Un lector de Vanguardia Liberal de nombre Antonio —quien, por la forma un tanto hostil como se refiere a nosotros, los santandereanos, probablemente no lo es— escribe, y Vanguardia Liberal se lo publica sin beneficio de inventario, lo siguiente:

“santandereanos (sic) son las personas mas (sic) egoistas (sic) y regionalistas de colombia (sic). Bajense (sic) de esa nube ante dios (sic) todos somos iguales esta (sic) obra trae progresom (sic) trabajo y muchas cosas mas (sic) para la region (sic), en colombia (sic) hay liberta (sic) de cultos (sic) cada quien es libre de ir a visitarlo es (sic) mas (sic) el nombre que se le dio no viola ningun (sic) derecho”.

Lo que, traducido a la lengua castellana, con la ortografía y la puntuación propia de ella, querría decir lo siguiente:

“Los santandereanos son las personas más egoístas y regionalistas de Colombia. Bájense de esa nube; ante Dios todos somos iguales. Esta obra trae progreso, trabajo y muchas cosas más para la región. En Colombia hay libertad de cultos; cada quien es libre de ir a visitarlo; es más : el nombre que se le dio no viola ningún derecho”.

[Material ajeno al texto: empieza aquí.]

==> src/rtl/alu_rs.sv <==
// alu_rs: reservation station for the integer ALU.
//
// Holds decoded ALU-class instructions (OP, OP-IMM, AUIPC, JAL, branch) until
// both source operands are known. It snoops the ALU and LSB result buses to
// capture missing operands, and issues at most one ready instruction per cycle
// through registered outputs. Issue picks the lowest ready index. Dispatch
// writes into the lowest free index.
//
// Ports
//   clk, rst            clock, synchronous active-high reset
//   rdy                 global enable; low freezes all state and outputs
//   rollback_config     misprediction flush (clears all entries)
//   in_*                dispatched instruction: opcode/funct fields, operand
//                       values/tags with valid flags, imm, PC, destination tag
//   alu_cdb_*, lsb_cdb_*  result broadcasts (valid, ROB tag, value)
//   out_full            all entries busy (combinational)
//   out_*               registered issue packet to the ALU
module alu_rs #(
    parameter int unsigned RS_SIZE = 8,
    parameter int unsigned RS_IDX  = 3
) (
    input  logic        clk,
    input  logic        rst,
    input  logic        rdy,
    input  logic        rollback_config,
    input  logic        in_config,
    input  logic [6:0]  in_opcode,
    input  logic [2:0]  in_precise,
    input  logic        in_more_precise,
    input  logic        in_qj_valid,
    input  logic [31:0] in_vj,
    input  logic [3:0]  in_qj,
    input  logic        in_qk_valid,
    input  logic [31:0] in_vk,
    input  logic [3:0]  in_qk,
    input  logic [31:0] in_imm,
    input  logic [31:0] in_PC,
    input  logic [3:0]  in_rob_entry,
    input  logic        alu_cdb_config,
    input  logic [3:0]  alu_cdb_rob_entry,
    input  logic [31:0] alu_cdb_val,
    input  logic        lsb_cdb_config,
    input  logic [3:0]  lsb_cdb_rob_entry,
    input  logic [31:0] lsb_cdb_val,
    output logic        out_full,
    output logic        out_config,
    output logic [31:0] out_a,
    output logic [31:0] out_b,
    output logic [31:0] out_imm,
    output logic [31:0] out_PC,
    output logic [6:0]  out_opcode,
    output logic [2:0]  out_precise,
    output logic        out_more_precise,
    output logic [3:0]  out_rob_entry
);

    // Entry storage
    logic [RS_SIZE-1:0] r_busy;
    logic [RS_SIZE-1:0] r_rj;
    logic [RS_SIZE-1:0] r_rk;
    logic [6:0]         r_opcode       [RS_SIZE];
    logic [2:0]         r_precise      [RS_SIZE];
    logic               r_more_precise [RS_SIZE];
    logic [31:0]        r_vj           [RS_SIZE];
    logic [31:0]        r_vk           [RS_SIZE];
    logic [3:0]         r_qj           [RS_SIZE];
    logic [3:0]         r_qk           [RS_SIZE];
    logic [31:0]        r_imm          [RS_SIZE];
    logic [31:0]        r_pc           [RS_SIZE];
    logic [3:0]         r_rob          [RS_SIZE];

    logic [RS_SIZE-1:0] w_ready;
    logic               w_issue_valid;
    logic [RS_IDX-1:0]  w_issue_idx;
    logic [RS_IDX-1:0]  w_free_idx;
    logic               w_disp;
    logic               w_alu_j, w_lsb_j, w_alu_k, w_lsb_k;
    logic               w_disp_rj, w_disp_rk;
    logic [31:0]        w_disp_vj, w_disp_vk;

    assign out_full = &r_busy;
    assign w_disp   = in_config && !out_full;
    assign w_ready  = r_busy & r_rj & r_rk;
    assign w_issue_valid = |w_ready;

    // Lowest-index search: scan downward so the smallest match is written last.
    always_comb begin
        w_issue_idx = '0;
        w_free_idx  = '0;
        for (int i = RS_SIZE - 1; i >= 0; i--) begin
            if (w_ready[i]) w_issue_idx = RS_IDX'(i);
            if (!r_busy[i]) w_free_idx = RS_IDX'(i);
        end
    end

    // Same-edge bypass of a broadcast into the dispatched operands; ALU bus wins.
    always_comb begin
        w_alu_j   = alu_cdb_config && (alu_cdb_rob_entry == in_qj);
        w_lsb_j   = lsb_cdb_config && (lsb_cdb_rob_entry == in_qj);
        w_alu_k   = alu_cdb_config && (alu_cdb_rob_entry == in_qk);
        w_lsb_k   = lsb_cdb_config && (lsb_cdb_rob_entry == in_qk);
        w_disp_rj = in_qj_valid || w_alu_j || w_lsb_j;
        w_disp_rk = in_qk_valid || w_alu_k || w_lsb_k;
        w_disp_vj = in_qj_valid ? in_vj : (w_alu_j ? alu_cdb_val : lsb_cdb_val);
        w_disp_vk = in_qk_valid ? in_vk : (w_alu_k ? alu_cdb_val : lsb_cdb_val);
    end

    always_ff @(posedge clk) begin
        if (rst || rollback_config) begin
            r_busy           <= '0;
            out_config       <= 1'b0;
            out_a            <= '0;
            out_b            <= '0;
            out_imm          <= '0;
            out_PC           <= '0;
            out_opcode       <= '0;
            out_precise      <= '0;
            out_more_precise <= 1'b0;
            out_rob_entry    <= '0;
        end else if (rdy) begin
            // Wakeup of waiting operands in busy entries.
            for (int i = 0; i < RS_SIZE; i++) begin
                if (r_busy[i] && !r_rj[i]) begin
                    if (alu_cdb_config && alu_cdb_rob_entry == r_qj[i]) begin
                        r_vj[i] <= alu_cdb_val;
                        r_rj[i] <= 1'b1;
                    end else if (lsb_cdb_config && lsb_cdb_rob_entry == r_qj[i]) begin
                        r_vj[i] <= lsb_cdb_val;
                        r_rj[i] <= 1'b1;
                    end
                end
                if (r_busy[i] && !r_rk[i]) begin
                    if (alu_cdb_config && alu_cdb_rob_entry == r_qk[i]) begin
                        r_vk[i] <= alu_cdb_val;
                        r_rk[i] <= 1'b1;
                    end else if (lsb_cdb_config && lsb_cdb_rob_entry == r_qk[i]) begin
                        r_vk[i] <= lsb_cdb_val;
                        r_rk[i] <= 1'b1;
                    end
                end
            end

            // Issue from pre-edge state; data outputs hold when nothing is ready.
            out_config <= w_issue_valid;
            if (w_issue_valid) begin
                r_busy[w_issue_idx] <= 1'b0;
                out_a               <= r_vj[w_issue_idx];
                out_b               <= r_vk[w_issue_idx];
                out_imm             <= r_imm[w_issue_idx];
                out_PC              <= r_pc[w_issue_idx];
                out_opcode          <= r_opcode[w_issue_idx];
                out_precise         <= r_precise[w_issue_idx];
                out_more_precise    <= r_more_precise[w_issue_idx];
                out_rob_entry       <= r_rob[w_issue_idx];
            end

            // Free slot is never the issuing slot, since issue needs busy.
            if (w_disp) begin
                r_busy[w_free_idx]         <= 1'b1;
                r_opcode[w_free_idx]       <= in_opcode;
                r_precise[w_free_idx]      <= in_precise;
                r_more_precise[w_free_idx] <= in_more_precise;
                r_rj[w_free_idx]           <= w_disp_rj;
                r_vj[w_free_idx]           <= w_disp_vj;
                r_qj[w_free_idx]           <= in_qj;
                r_rk[w_free_idx]           <= w_disp_rk;
                r_vk[w_free_idx]           <= w_disp_vk;
                r_qk[w_free_idx]           <= in_qk;
                r_imm[w_free_idx]          <= in_imm;
                r_pc[w_free_idx]           <= in_PC;
                r_rob[w_free_idx]          <= in_rob_entry;
            end
        end
    end

endmodule

==> config.mk <==
export PLATFORM = sky130hd
export DESIGN_NAME = alu_rs
export DESIGN_NICKNAME = d
export VERILOG_FILES = /design/src/rtl/alu_rs.sv
export SDC_FILE = /design/constraint.sdc
export NUM_CORES = 2
export LEC_CHECK = 0
export CELL_PAD_IN_SITES_DETAIL_PLACEMENT = 1
export CELL_PAD_IN_SITES_GLOBAL_PLACEMENT = 1
export CORE_ASPECT_RATIO = 0.8
export CORE_MARGIN = 4
export CORE_UTILIZATION = 42
export DETAILED_ROUTE_END_ITERATION = 10
export GPL_TIMING_DRIVEN = 0
export PLACE_DENSITY = 0.68
export SYNTH_ARGS = -nofsm -noshare
export SYNTH_HDL_FRONTEND = slang
export SYNTH_SLANG_ARGS = --single-unit
export TNS_END_PERCENT = 50
==> constraint.sdc <==
create_clock -name clk -period 9 [get_ports clk]
set_input_delay 1.8 -clock clk [delete_from_list [all_inputs] [get_ports clk]]
set_output_delay 1.8 -clock clk [all_outputs]
set_load 0.1 [all_outputs]
### Word-level counts from Yosys, hierarchy flattened

Memory sizes are Yosys's and may differ from the RTL's. A register that Yosys moved wholly into a read port is not among the register bits.
Index checks and enable logic that the tools add are counted.

* shift-type cells: 0
* multiplexer cells: 308
* equal/unequal tests: 36
* reduce and logical (&&, ||, !) cells: 81
* div/mod/pow operators: 0
* multiply operators: 0
* bitwise logic cells: 22
* add/sub/neg operators: 0
* magnitude comparators: 4

Operators with widths (count)
* $mux 32: 20
* $mux 1: 262
* $eq 4x4->1: 36
* $logic_and 1x1->1: 55
* $mux 3: 16
* $mux 8: 6
* $and 8x8->8: 3
* $logic_not 1->1: 17
* $bwmux 8: 2
* $or 1x1->1: 16
* $lt 3x4->1 const B: 2
* $not 8->8: 1
* $or 8x8->8: 1
* $reduce_and 8->1: 1
* $reduce_or 8->1: 1
* $demux 1 s3: 2
* $ge 3x1->1 const B: 2
* $logic_or 1x1->1: 5
* $reduce_and 2->1: 2
* $not 1->1: 1

* memory bits (read-only): 0
* latch bits: 0
* memories: 10
* memory bits (writable): 1208
* flip-flop bits (word level): 25
* output and inout bits: 145

Memories
* r_imm: depth 8, bits a word 32, rd ports 1, clocked after Yosys merged registers in 1, write ports 1, line 68 `logic [31:0] r_imm [RS_SIZE];`
* r_pc: depth 8, bits a word 32, rd ports 1, clocked after Yosys merged registers in 1, write ports 1, line 69 `logic [31:0] r_pc [RS_SIZE];`
* r_vj: depth 8, bits a word 32, rd ports 1, clocked after Yosys merged registers in 1, write ports 9, line 64 `logic [31:0] r_vj [RS_SIZE];`
* r_vk: depth 8, bits a word 32, rd ports 1, clocked after Yosys merged registers in 1, write ports 9, line 65 `logic [31:0] r_vk [RS_SIZE];`
* r_opcode: depth 8, bits a word 7, rd ports 1, clocked after Yosys merged registers in 1, write ports 1, line 61 `logic [6:0] r_opcode [RS_SIZE];`
* r_qj: depth 8, bits a word 4, rd ports 8, clocked after Yosys merged registers in 0, write ports 1, line 66 `logic [3:0] r_qj [RS_SIZE];`
* +4 memories

### Logic depth before layout (Yosys ltp)

* depth in word-level cells: 21
* gate-level depth with buffers: 10
* mapped depth without buffers: 8

### Least setup slack after synthesis

OpenSTA, ideal clock, no wires.

* path kind: input to register
* from: input in_config
* to: memory r_imm[5][0], enable pin
* slack: 2980 ps
* path buffers: 3
* arrival: 5535 ps
* data required time: 8515 ps
* cell stages on the path: 6
* setup time: 485 ps
* path through: buf_2 > and3_1 > nand4_1 > a2111oi_2 > buf_2 > clkbuf_1

* word-level cells in the longest chain between the ends: 5

RTL lines
* from (decl): line 26 `input logic in_config,`
* $logic_and 1x1->1: line 82 `assign w_disp = in_config && !out_full;`
* $mux 1: line 158 `if (w_disp) begin`
* $mux 1: line 120 `end else if (rdy) begin`
* $mux 1: line 109 `if (rst || rollback_config) begin`
* $mux 1 (not written as such): line 169 `r_imm[w_free_idx] <= in_imm;`
* to (decl): line 68

Every way passes these cells.

==> flow_metrics.py <==
metrics = {
    "run_status": {
        "status": "complete, but fails checks",
        "failed_checks": "capacitance limit, slew limit",
    },
    "grt": {
        "grt_overflow": 0,
        "grt_pass1_vias": 52200,
        "grt_first_pass_wirelength_um": 397000,
        "grt_max_degree": 68,
        "track_usage": 0.346,
        "antenna_found_initial": 21,
    },
    "synthesis": {
        "ys_types": 64,
        "yosysWarnings": 0,
        "syn_area_um2": 65000,
        "synth_compound_area_frac": 0.151,
        "muxShareOfSynthArea": 0.105,
        "ys_seq_elements": 1376,
        "syn-num-nets": 5578,
        "synthAdderAreaFrac": 0,
        "yosys.area.top_type": "edfxtp_1",
        "async_flop_share": 0,
        "ys_seq_area_frac": 0.613,
        "synthTopCellsByCount": "1224 x edfxtp_1, 574 x nand2_1, 449 x a21oi_1, 401 x clkbuf_1, 394 x mux2i_1",
        "synthMostInstantiatedCell": "edfxtp_1",
        "synth_simple_gate_area_frac": 0.0755,
        "yosys.area.top_type_share": 0.566,
        "synthCells": 5346,
        "syn_area_per_cell_um2": 12.2,
        "yosys-top-cells-area": "edfxtp_1 57%, mux2i_1 6.1%, dfxtp_1 4.7%",
        "synth_top_family_by_area": "compound AO/OA/AOI/OAI gates",
        "synth_xor_area_frac": 0.0190,
        "synth_enable_flop_cells": 1224,
        "synthFlopType": "edfxtp_1",
    },
    "clock_tree": {
        "tritoncts": "yes",
        "cts.htree.levels": 4,
        "clk_path_buf_depth": 3,
        "cts_hold_buf": 0,
        "cts.sinks": 1376,
        "cts_made_buffers": 148,
        "path_clk_slew_ps": 70,
        "insertion_delay_ps": 820,
        "cts-root-buf": "clkbuf_16",
        "cts_setup_buffers": 0,
        "cts_resized": 0,
    },
    "drt": {
        "drc_errors": 0,
        "avgViaCountPerCell": 6.53,
        "routed_wl_um": 287000,
        "vias": 52200,
        "ant_nets": 0,
        "drt_iter0_drc": 6772,
        "wire_per_inst_um": 36.0,
        "dr.pass1.iters": 6,
    },
    "sta": {
        "fin_ws_ps": 3450,
        "worstMarginPinSlew_ps": 1620,
        "slew_headroom": -0.0838,
        "rsz0062_at_grt": "no",
        "fin_tns_setup_ps": 0,
        "hold_viol": 0,
        "min_period_ps": 5550,
        "slew_viol_final": 43,
        "finalSetupViolations": 0,
        "finClkSkew_ps": 33.2,
        "hold_slack_ps": 482,
        "max_freq_mhz": 180,
        "period_share": 0.616,
    },
    "finish": {
        "drive_gt1_frac": 0.114,
        "final_cell_area_um2": 76600,
        "num-nets-final": 6064,
        "layout.cells.non_filler": 7991,
        "nFillCells": 15800,
        "syn_to_final_growth_pct": 17.9,
        "final_util": 0.501,
    },
    "pwr": {
        "power.share.combinational": 0.059,
        "p_leak_nw": 26.7,
        "p_int_mw": 10.8,
        "swShare": 0.236,
        "total_power_mw": 14.1,
        "power_switching_mw": 3.34,
        "power_density_nw_per_um2": 184,
        "seq_power_share": 0.493,
        "ir_worst_vdd_mv": 0.162,
        "clockPowerShare": 0.448,
    },
    "critical_path": {
        "critical_path_arrival_ps": 6230,
        "path_class": "in2reg",
        "critPathLaunchType": "input pin",
        "critical_path_required_ps": 9690,
        "cp_max_fo": 10,
        "crit_path_end_kind": "flop",
    },
    "place": {
        "dpl.hpwl_um": 198000,
        "dp_slack_ps": 2890,
        "place_congestion": 0.950,
        "dp_cells": 7697,
        "io_buffer_count": 301,
        "place_area_um2": 71600,
    },
    "die": {
        "die_area_um2": 161000,
        "dieWidth_um": 448,
        "initial_core_util": 0.425,
        "core_area_um2": 153000,
        "die_h_um": 360,
        "ios": 377,
        "row_count": 128,
    },
    "min_path": {
        "hold_path.class": "reg2reg",
    },
    "run": {
        "max_cap_violations": 5,
    },
}
==> logic make-up after synthesis <==
| group | Yosys count |
|---|---|
| AOI/OAI and AO/OA | 1457 |
| xor gates and xnor gates | 141 |
| buffers and inverters | 582 |
| DFF | 1376 |
| muxes | 650 |
| and+or+nand+nor | 1140 |
==> placed cells by master, fill, tap and decap left out, drive strengths merged, types with 9 or more instances in the layout <==
cell type	count
xnor2	41
a221o	284
bufinv	11
nor3b	12
xor2	100
nand2	575
nand2b	9
clkinv	45
mux2	256
a22o	142
edfxtp	1224
o21ai	340
clkdlybuf4s50	301
clkbuf	615
a22oi	142
diode	18
a21oi	450
nor2	206
nand3b	17
dfxtp	152
inv	13
nor3	31
mux2i	394
buf	204
a31oi	65
nand3	253
==> cell type report <==
class | instances | area (um^2) | share of cell area
multi-input cells | 3388 | 23000 | 0.300
repair buffers | 336 | 3870 | 0.0505
clock buffers | 212 | 4180 | 0.0545
clock inverters | 64 | 792 | 0.0103
diodes | 18 | 45.0 | 0.000588
well taps | 2015 | 2520 | 0.0329
plain buffers | 572 | 2370 | 0.0309
inverters | 10 | 47.5 | 0.000621
flip-flops and latches | 1376 | 39800 | 0.519
==> metal layers <==
metal	up-vias	track usage	part of all wire
li1	21400	-	-
met4	6	0.192	0.062
met1	26700	0.454	0.39
met3	757	0.0972	0.11
met2	3385	0.518	0.44
met5	-	0	0.00011
==> state kept, by name, indices dropped and copies added, names as in the netlist, 24 cells and up <==
register and count:
out_PC 32, r_rob 32, out_imm 32, r_qj 32, r_precise 24, r_vk 256, out_a 32, r_vj 256
r_qk 32, r_opcode 56, r_imm 256, r_pc 256, out_b 32
==> critical path, stage by stage <==
cell and delay [ps]:
clkdlybuf4s50_1 750, xnor2_1 370, and3_1 200, clkbuf_1 660, clkbuf_1 600, nand3_1 140
a31oi_1 1300, mux2_2 370
==> final timing paths <==
check / from / to / slack (ps) / cells after the start
setup / recovery: in_qk[2] / r_vk[4][15]$_DFFE_PP_ / 3450 / 8
hold / removal: out_PC[26]$_SDFFE_PN0P_ / out_PC[26]$_SDFFE_PN0P_ / 480 / 1
setup reg to reg: r_busy[4]$_SDFFE_PN0P_ / out_a[0]$_SDFFE_PN0P_ / 3690 / 9
hold reg to reg: out_PC[26]$_SDFFE_PN0P_ / out_PC[26]$_SDFFE_PN0P_ / 480 / 1
==> power groups by stage <==
stage	registers (mW)	clock network (mW)	logic, mW
after floorplan	7.12	0	0.383
after global placement	7.11	0	0.762
after detailed placement	7.11	0	0.792
after CTS	6.97	6.36	0.797
after global routing	6.97	6.63	0.860
final	6.97	6.33	0.830
No activity file was read; power rests on OpenSTA's default activity.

Este fue uno de los tantos mensajes —no todos exentos de vulgaridad— que Vanguardia Liberal ha publicado a propósito de la sentencia de segunda instancia por medio de la cual el Tribunal Administrativo de Santander falló la acción popular elevada por unos ciudadanos contra la Gobernación de Santander por la obra del Cerro del Santísimo.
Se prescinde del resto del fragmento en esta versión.